Director David Gordon Green has had, let’s say, an interesting career path. He built a name for himself with quiet indie films like All the Real Girls (2003), drastically departed and cashed in with the stoner comedy Pineapple Express (2008) and stayed on that path only to end up with a couple of flops in Your Highness (2011) and The Sitter (2011). Since then, he’s been trying to regain his cache, working on smaller, more respectable — and little watched — projects. His latest, Our Brand is Crisis, is a venture into a more important, message-driven type of filmmaking, one that wants to shed light on the superficiality of politicians and the modern democratic process.
This isn’t a strategy I necessarily disagree with, nor do I think it’s something that doesn’t need to be discussed — it just doesn’t quite coalesce within the confines of Green’s film. Something doesn’t quite connect for me and Green’s message. I think it has to do with Brand simply never going far enough. It isn’t quite angry enough, jaded enough or cynical enough about the majorly fractured, damaged nature of political campaigns and politicians. Yes, I agree with the film’s sentiment, but it doesn’t get me riled up, doesn’t make me want to do anything — and I find it unlikely that it’d do much to get anyone else angry either. And truly, action is the point of a film like this; it helps shed light on a subject (even humorously) and then create awareness. Here, the general sense of the film is one of mediocrity. Yes, it’s solidly entertaining and held my attention, but that’s all the film was able to accomplish. When your entire purpose is to wail and gnash, whimpering just isn’t enough.
Taking Rachel Boynton’s 2005 documentary of the same name, this version of Our Brand is Crisis loosely takes the events of that film — which followed American political advisers affecting a Bolivian presidential election — and creates a narrative for it. Here, Sandra Bullock plays Jane, a former hotshot adviser who, after a lifetime of questionable decisions, booze and professional burnout, has removed herself to a log cabin to work on pottery. But she’s pulled back into the profession she swore off to help the crippled campaign of a Bolivian presidential candidate (Joaquim de Almeida, Fast Five) — not out of any sense of responsibility, but for one last chance at beating her archrival, Pat (Billy Bob Thornton as a James Carville proxy), the campaign manager of the election’s front-runner.
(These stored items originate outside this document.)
## src/include/ooo_params.svh

```systemverilog
`ifndef OOO_PARAMS_SVH
`define OOO_PARAMS_SVH

// reorder buffer geometry
`define ROB_SIZE      8
`define ROB_SIZE_W    3

// tag = slot index + 1, tag 0 is reserved for "no tag"
`define TAG_W         4

`define XLEN          32  // data and address words
`define RD_W          5   // destination register index

// per-station FIFO depth, keep it a power of two
`define STATION_DEPTH 4

// load data memory, power of two as well
`define LMEM_DEPTH    16

`endif

```

## src/design/ooo_pkg.sv

```systemverilog
`default_nettype none

package ooo_pkg;

  // alu_op encodings
  localparam logic [1:0] ALU_ADD = 2'd0;
  localparam logic [1:0] ALU_SUB = 2'd1;
  localparam logic [1:0] ALU_XOR = 2'd2;
  localparam logic [1:0] ALU_AND = 2'd3;

  typedef struct packed {
    logic        is_mem;  // always 0 in this view
    logic [1:0]  alu_op;
    logic [4:0]  pad;
    logic [11:0] src_a;
    logic [11:0] src_b;
  } alu_uop_t;

  typedef struct packed {
    logic        is_mem;  // always 1 in this view
    logic [6:0]  pad;
    logic [11:0] base;
    logic [11:0] offset;
  } mem_uop_t;

  // one dispatched word, decoded by whichever station receives it
  typedef union packed {
    alu_uop_t alu;
    mem_uop_t mem;
  } uop_u;

endpackage

`default_nettype wire

```

## src/design/alu_station.sv

```systemverilog
`timescale 1ns/1ps
`default_nettype none

`include "ooo_params.svh"

module alu_station import ooo_pkg::*; (
  input  logic              clk_in,
  input  logic              rst_in,
  input  logic              rdy_in,
  input  logic              predict_fail,

  input  logic              alu_push,
  input  uop_u              push_uop,
  input  logic [`TAG_W-1:0] push_tag,

  output logic              alu_full,

  // result towards the ROB rs port
  output logic              submit_valid,
  output logic [`TAG_W-1:0] submit_tag,
  output logic [`XLEN-1:0]  submit_val
);

  localparam int PTR_W = $clog2(`STATION_DEPTH);

  uop_u              fifo_uop [`STATION_DEPTH];
  logic [`TAG_W-1:0] fifo_tag [`STATION_DEPTH];
  logic [PTR_W-1:0]  wr_ptr;
  logic [PTR_W-1:0]  rd_ptr;
  logic [PTR_W:0]    count;

  logic              live;
  logic              do_push;
  logic              do_pop;

  uop_u              head_uop;
  logic [`XLEN-1:0]  op_a;
  logic [`XLEN-1:0]  op_b;
  logic [`XLEN-1:0]  alu_res;

  // execute stage
  logic              ex_valid;
  logic [`TAG_W-1:0] ex_tag;
  logic [`XLEN-1:0]  ex_val;

  assign live    = rdy_in && !predict_fail;
  assign do_push = live && alu_push;
  assign do_pop  = live && (count != '0);  // oldest entry leaves every cycle

  assign alu_full = (count == (PTR_W + 1)'(`STATION_DEPTH));

  assign head_uop = fifo_uop[rd_ptr];
  assign op_a     = `XLEN'(head_uop.alu.src_a);  // zero extended
  assign op_b     = `XLEN'(head_uop.alu.src_b);

  always_comb begin
    case (head_uop.alu.alu_op)
      ALU_ADD: alu_res = op_a + op_b;
      ALU_SUB: alu_res = op_a - op_b;  // wraps mod 2^32
      ALU_XOR: alu_res = op_a ^ op_b;
      default: alu_res = op_a & op_b;
    endcase
  end

  always_ff @(posedge clk_in) begin
    if (rst_in) begin
      wr_ptr   <= '0;
      rd_ptr   <= '0;
      count    <= '0;
      ex_valid <= 1'b0;
    end else if (rdy_in) begin
      if (predict_fail) begin
        wr_ptr   <= '0;
        rd_ptr   <= '0;
        count    <= '0;
        ex_valid <= 1'b0;
      end else begin
        if (do_push) wr_ptr <= wr_ptr + 1'b1;
        if (do_pop) rd_ptr <= rd_ptr + 1'b1;
        count    <= count + (PTR_W + 1)'(do_push) - (PTR_W + 1)'(do_pop);
        ex_valid <= do_pop;
      end
    end
  end

  always_ff @(posedge clk_in) begin
    if (do_push) begin
      fifo_uop[wr_ptr] <= push_uop;
      fifo_tag[wr_ptr] <= push_tag;
    end
    if (do_pop) begin
      ex_tag <= fifo_tag[rd_ptr];
      ex_val <= alu_res;
    end
  end

  assign submit_valid = ex_valid;
  assign submit_tag   = ex_tag;
  assign submit_val   = ex_val;

endmodule

`default_nettype wire

```

## src/design/dispatch_unit.sv

```systemverilog
`timescale 1ns/1ps
`default_nettype none

module dispatch_unit import ooo_pkg::*; (
  input  logic clk_in,
  input  logic rst_in,
  input  logic rdy_in,
  input  logic predict_fail,

  // micro-op from the front end
  input  logic push_valid,
  input  uop_u push_uop,

  // occupancy levels
  input  logic rob_full,
  input  logic alu_full,
  input  logic load_full,

  output logic push_ready,
  output logic rob_push,
  output logic alu_push,
  output logic load_push
);

  logic armed;     // quiet through reset and the first live cycle after it
  logic is_mem;
  logic sel_full;
  logic take;

  always_ff @(posedge clk_in) begin
    if (rst_in) begin
      armed <= 1'b0;
    end else if (rdy_in) begin
      armed <= 1'b1;
    end
  end

  // is_mem sits at the same position in both views
  assign is_mem = push_uop.mem.is_mem;

  // only the station this micro-op targets matters
  assign sel_full = is_mem ? load_full : alu_full;

  assign push_ready = armed && !rob_full && !sel_full;

  // no push while paused or while the ROB is being flushed
  assign take = push_valid && push_ready && rdy_in && !predict_fail;

  assign rob_push  = take;
  assign alu_push  = take && !is_mem;
  assign load_push = take && is_mem;  // exactly one station strobe per push

endmodule

`default_nettype wire

```

## src/design/load_station.sv

```systemverilog
`timescale 1ns/1ps
`default_nettype none

`include "ooo_params.svh"

module load_station import ooo_pkg::*; (
  input  logic                            clk_in,
  input  logic                            rst_in,
  input  logic                            rdy_in,
  input  logic                            predict_fail,

  input  logic                            load_push,
  input  uop_u                            push_uop,
  input  logic [`TAG_W-1:0]               push_tag,

  // external fill port of the data memory
  input  logic                            mem_wr_en,
  input  logic [$clog2(`LMEM_DEPTH)-1:0]  mem_wr_addr,
  input  logic [`XLEN-1:0]                mem_wr_data,

  output logic                            load_full,

  // result towards the ROB lsb port
  output logic                            submit_valid,
  output logic [`TAG_W-1:0]               submit_tag,
  output logic [`XLEN-1:0]                submit_val
);

  localparam int PTR_W = $clog2(`STATION_DEPTH);
  localparam int LA_W  = $clog2(`LMEM_DEPTH);

  logic [`XLEN-1:0]  lmem     [`LMEM_DEPTH];
  uop_u              fifo_uop [`STATION_DEPTH];
  logic [`TAG_W-1:0] fifo_tag [`STATION_DEPTH];
  logic [PTR_W-1:0]  wr_ptr;
  logic [PTR_W-1:0]  rd_ptr;
  logic [PTR_W:0]    count;

  logic              live;
  logic              do_push;
  logic              do_pop;

  uop_u              head_uop;
  logic [`XLEN-1:0]  addr_sum;
  logic [LA_W-1:0]   head_addr;

  logic              a1_valid;  // address stage
  logic [`TAG_W-1:0] a1_tag;
  logic [LA_W-1:0]   a1_addr;
  logic              r2_valid;  // read stage
  logic [`TAG_W-1:0] r2_tag;
  logic [`XLEN-1:0]  r2_val;

  assign live    = rdy_in && !predict_fail;
  assign do_push = live && load_push;
  assign do_pop  = live && (count != '0);

  assign load_full = (count == (PTR_W + 1)'(`STATION_DEPTH));

  assign head_uop  = fifo_uop[rd_ptr];
  assign addr_sum  = `XLEN'(head_uop.mem.base) + `XLEN'(head_uop.mem.offset);
  assign head_addr = LA_W'(addr_sum % `LMEM_DEPTH);  // word address wraps

  always_ff @(posedge clk_in) begin
    if (rdy_in && mem_wr_en) lmem[mem_wr_addr] <= mem_wr_data;
  end

  always_ff @(posedge clk_in) begin
    if (rst_in) begin
      wr_ptr   <= '0;
      rd_ptr   <= '0;
      count    <= '0;
      a1_valid <= 1'b0;
      r2_valid <= 1'b0;
    end else if (rdy_in) begin
      if (predict_fail) begin  // memory contents survive a flush
        wr_ptr   <= '0;
        rd_ptr   <= '0;
        count    <= '0;
        a1_valid <= 1'b0;
        r2_valid <= 1'b0;
      end else begin
        if (do_push) wr_ptr <= wr_ptr + 1'b1;
        if (do_pop) rd_ptr <= rd_ptr + 1'b1;
        count    <= count + (PTR_W + 1)'(do_push) - (PTR_W + 1)'(do_pop);
        a1_valid <= do_pop;
        r2_valid <= a1_valid;
      end
    end
  end

  always_ff @(posedge clk_in) begin
    if (do_push) begin
      fifo_uop[wr_ptr] <= push_uop;
      fifo_tag[wr_ptr] <= push_tag;
    end
    if (do_pop) begin
      a1_tag  <= fifo_tag[rd_ptr];
      a1_addr <= head_addr;
    end
    if (live && a1_valid) begin
      r2_tag <= a1_tag;
      r2_val <= lmem[a1_addr];
    end
  end

  assign submit_valid = r2_valid;
  assign submit_tag   = r2_tag;
  assign submit_val   = r2_val;

endmodule

`default_nettype wire

```

## src/design/ooo_backend.sv

```systemverilog
`timescale 1ns/1ps
`default_nettype none

`include "ooo_params.svh"

module ooo_backend import ooo_pkg::*; (
  input  logic                            clk_in,
  input  logic                            rst_in,
  input  logic                            rdy_in,
  input  logic                            predict_fail,

  input  logic                            push_valid,
  input  uop_u                            push_uop,
  input  logic [`XLEN-1:0]                push_src_addr,
  input  logic [`RD_W-1:0]                push_rd_idx,
  output logic                            push_ready,

  input  logic                            mem_wr_en,
  input  logic [$clog2(`LMEM_DEPTH)-1:0]  mem_wr_addr,
  input  logic [`XLEN-1:0]                mem_wr_data,

  output logic                            commit_valid,
  output logic [`TAG_W-1:0]               commit_tag,
  output logic [`XLEN-1:0]                commit_val,
  output logic [`XLEN-1:0]                commit_addr,
  output logic [`RD_W-1:0]                commit_rd_idx
);

  logic              rob_push;
  logic              rob_full;
  logic [`TAG_W-1:0] push_rob_tag;

  logic              alu_push;
  logic              alu_full;
  logic              load_push;
  logic              load_full;

  // station results
  logic              alu_submit_valid;
  logic [`TAG_W-1:0] alu_submit_tag;
  logic [`XLEN-1:0]  alu_submit_val;
  logic              load_submit_valid;
  logic [`TAG_W-1:0] load_submit_tag;
  logic [`XLEN-1:0]  load_submit_val;

  dispatch_unit i_dispatch_unit (
    .clk_in       (clk_in),
    .rst_in       (rst_in),
    .rdy_in       (rdy_in),
    .predict_fail (predict_fail),
    .push_valid   (push_valid),
    .push_uop     (push_uop),
    .rob_full     (rob_full),
    .alu_full     (alu_full),
    .load_full    (load_full),
    .push_ready   (push_ready),
    .rob_push     (rob_push),
    .alu_push     (alu_push),
    .load_push    (load_push)
  );

  alu_station i_alu_station (
    .clk_in       (clk_in),
    .rst_in       (rst_in),
    .rdy_in       (rdy_in),
    .predict_fail (predict_fail),
    .alu_push     (alu_push),
    .push_uop     (push_uop),
    .push_tag     (push_rob_tag),
    .alu_full     (alu_full),
    .submit_valid (alu_submit_valid),
    .submit_tag   (alu_submit_tag),
    .submit_val   (alu_submit_val)
  );

  load_station i_load_station (
    .clk_in       (clk_in),
    .rst_in       (rst_in),
    .rdy_in       (rdy_in),
    .predict_fail (predict_fail),
    .load_push    (load_push),
    .push_uop     (push_uop),
    .push_tag     (push_rob_tag),
    .mem_wr_en    (mem_wr_en),
    .mem_wr_addr  (mem_wr_addr),
    .mem_wr_data  (mem_wr_data),
    .load_full    (load_full),
    .submit_valid (load_submit_valid),
    .submit_tag   (load_submit_tag),
    .submit_val   (load_submit_val)
  );

  // ALU results on the rs port, loads on the lsb port
  reorder_buffer i_reorder_buffer (
    .clk_in           (clk_in),
    .rst_in           (rst_in),
    .rdy_in           (rdy_in),
    .push_valid       (rob_push),
    .push_src_addr    (push_src_addr),
    .push_rd_idx      (push_rd_idx),
    .submit_tag_rs    (alu_submit_tag),
    .submit_val_rs    (alu_submit_val),
    .submit_valid_rs  (alu_submit_valid),
    .submit_tag_lsb   (load_submit_tag),
    .submit_val_lsb   (load_submit_val),
    .submit_valid_lsb (load_submit_valid),
    .predict_fail     (predict_fail),
    .push_rob_tag     (push_rob_tag),
    .rob_full         (rob_full),
    .cdb_tag          (commit_tag),
    .cdb_val          (commit_val),
    .cdb_addr         (commit_addr),
    .cdb_rd_idx       (commit_rd_idx),
    .cdb_active       (commit_valid)
  );

endmodule

`default_nettype wire

```

## src/design/reorder_buffer.sv

```systemverilog
`timescale 1ns/1ps
`default_nettype none

`include "ooo_params.svh"

module reorder_buffer (
  input  logic              clk_in,
  input  logic              rst_in,
  input  logic              rdy_in,

  // allocation from dispatch
  input  logic              push_valid,
  input  logic [`XLEN-1:0]  push_src_addr,
  input  logic [`RD_W-1:0]  push_rd_idx,

  // results from the ALU station
  input  logic [`TAG_W-1:0] submit_tag_rs,
  input  logic [`XLEN-1:0]  submit_val_rs,
  input  logic              submit_valid_rs,

  // results from the load station
  input  logic [`TAG_W-1:0] submit_tag_lsb,
  input  logic [`XLEN-1:0]  submit_val_lsb,
  input  logic              submit_valid_lsb,

  input  logic              predict_fail,

  output logic [`TAG_W-1:0] push_rob_tag,
  output logic              rob_full,

  // in-order commit
  output logic [`TAG_W-1:0] cdb_tag,
  output logic [`XLEN-1:0]  cdb_val,
  output logic [`XLEN-1:0]  cdb_addr,
  output logic [`RD_W-1:0]  cdb_rd_idx,
  output logic              cdb_active
);

  // entry payload
  logic [`RD_W-1:0]       ent_rd   [`ROB_SIZE];
  logic [`TAG_W-1:0]      ent_tag  [`ROB_SIZE];
  logic [`XLEN-1:0]       ent_val  [`ROB_SIZE];
  logic [`XLEN-1:0]       ent_addr [`ROB_SIZE];

  logic [`ROB_SIZE-1:0]   ent_busy;
  logic [`ROB_SIZE-1:0]   ent_solved;

  logic [`ROB_SIZE_W-1:0] front;
  logic [`ROB_SIZE_W-1:0] rear;
  logic [`ROB_SIZE_W-1:0] front_nxt;
  logic [`ROB_SIZE_W-1:0] rear_nxt;

  logic [`ROB_SIZE-1:0]   hit_rs;
  logic [`ROB_SIZE-1:0]   hit_lsb;
  logic                   live;
  logic                   do_push;

  assign front_nxt = (front == `ROB_SIZE_W'(`ROB_SIZE - 1)) ? '0 : front + 1'b1;
  assign rear_nxt  = (rear == `ROB_SIZE_W'(`ROB_SIZE - 1)) ? '0 : rear + 1'b1;

  // one slot always stays empty so front == rear means empty
  assign rob_full = (rear_nxt == front);

  assign push_rob_tag = push_valid ? (`TAG_W'(rear) + `TAG_W'(1)) : '0;

  assign cdb_active = ent_solved[front];  // head solved -> commit now
  assign cdb_tag    = ent_tag[front];
  assign cdb_val    = ent_val[front];
  assign cdb_addr   = ent_addr[front];
  assign cdb_rd_idx = ent_rd[front];

  assign live    = rdy_in && !predict_fail;
  assign do_push = live && push_valid;

  // tag search over unsolved in-flight entries
  always_comb begin
    for (int i = 0; i < `ROB_SIZE; i++) begin
      hit_rs[i]  = submit_valid_rs && ent_busy[i] && !ent_solved[i] &&
                   (ent_tag[i] == submit_tag_rs);
      hit_lsb[i] = submit_valid_lsb && ent_busy[i] && !ent_solved[i] &&
                   (ent_tag[i] == submit_tag_lsb);
    end
  end

  always_ff @(posedge clk_in) begin
    if (rst_in) begin
      front      <= '0;
      rear       <= '0;
      ent_busy   <= '0;
      ent_solved <= '0;
    end else if (rdy_in) begin
      if (predict_fail) begin  // drop everything in flight
        front      <= '0;
        rear       <= '0;
        ent_busy   <= '0;
        ent_solved <= '0;
      end else begin
        if (push_valid) rear <= rear_nxt;
        if (cdb_active) front <= front_nxt;
        for (int i = 0; i < `ROB_SIZE; i++) begin
          if (push_valid && rear == `ROB_SIZE_W'(i)) begin
            ent_busy[i]   <= 1'b1;
            ent_solved[i] <= 1'b0;
          end
          if (hit_rs[i] || hit_lsb[i]) ent_solved[i] <= 1'b1;
          if (cdb_active && front == `ROB_SIZE_W'(i)) begin  // pop head
            ent_busy[i]   <= 1'b0;
            ent_solved[i] <= 1'b0;
          end
        end
      end
    end
  end

  always_ff @(posedge clk_in) begin
    for (int i = 0; i < `ROB_SIZE; i++) begin
      if (do_push && rear == `ROB_SIZE_W'(i)) begin
        ent_rd[i]   <= push_rd_idx;
        ent_tag[i]  <= push_rob_tag;
        ent_addr[i] <= push_src_addr;
      end
      // the two ports never hit the same slot
      if (live && hit_rs[i]) begin
        ent_val[i] <= submit_val_rs;
      end else if (live && hit_lsb[i]) begin
        ent_val[i] <= submit_val_lsb;
      end
    end
  end

endmodule

`default_nettype wire

```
The film revolves around this personal battle, illuminating the way in which elections, in many ways, are little more than games, less concerned with actual policy and tied instead to packaging a candidate as a product. Again, this is solidly watchable, the cast is good, the plot’s occasionally fun and clever, but as a whole, it just doesn’t have the weight or insight it needs. It’s full of good ideas, but they’re handled in a predictable fashion (it’s obvious from the onset who’s going to win and who’s going to have their awakening), one that’s also naive and unrealistic. The whole thing is just too flaccid to leave any real impression. Rated R for language including some sexual references.